Your reply should contain only the line with "gpl_timing_driven: 0" and the lines after it through the end of the data, each written out exactly.
[[ Data extract, beginning ]]
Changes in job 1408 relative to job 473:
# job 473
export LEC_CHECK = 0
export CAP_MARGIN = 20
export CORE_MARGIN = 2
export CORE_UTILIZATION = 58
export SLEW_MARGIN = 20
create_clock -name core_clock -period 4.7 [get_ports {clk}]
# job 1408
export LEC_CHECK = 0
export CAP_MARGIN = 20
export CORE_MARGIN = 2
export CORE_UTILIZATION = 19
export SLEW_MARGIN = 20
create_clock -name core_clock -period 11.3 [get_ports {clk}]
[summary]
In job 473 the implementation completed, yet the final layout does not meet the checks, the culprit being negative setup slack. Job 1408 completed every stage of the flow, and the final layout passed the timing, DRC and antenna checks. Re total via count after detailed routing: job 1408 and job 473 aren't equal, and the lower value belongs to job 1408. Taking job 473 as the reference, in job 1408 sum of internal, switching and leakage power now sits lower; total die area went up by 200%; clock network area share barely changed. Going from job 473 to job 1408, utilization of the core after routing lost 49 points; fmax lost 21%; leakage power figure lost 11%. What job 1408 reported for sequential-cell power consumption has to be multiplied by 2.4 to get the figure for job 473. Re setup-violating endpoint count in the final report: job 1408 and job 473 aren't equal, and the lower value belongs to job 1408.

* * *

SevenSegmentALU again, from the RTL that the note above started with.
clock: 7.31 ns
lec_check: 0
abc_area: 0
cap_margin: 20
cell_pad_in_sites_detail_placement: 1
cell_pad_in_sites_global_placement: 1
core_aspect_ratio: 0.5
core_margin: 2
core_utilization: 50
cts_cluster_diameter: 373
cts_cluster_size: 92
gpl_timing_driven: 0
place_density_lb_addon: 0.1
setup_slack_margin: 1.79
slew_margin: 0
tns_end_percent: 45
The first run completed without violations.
[[ Data extract, end ]]
§ **Result**:
gpl_timing_driven: 0
place_density_lb_addon: 0.1
setup_slack_margin: 1.79
slew_margin: 0
tns_end_percent: 45
The first run completed without violations.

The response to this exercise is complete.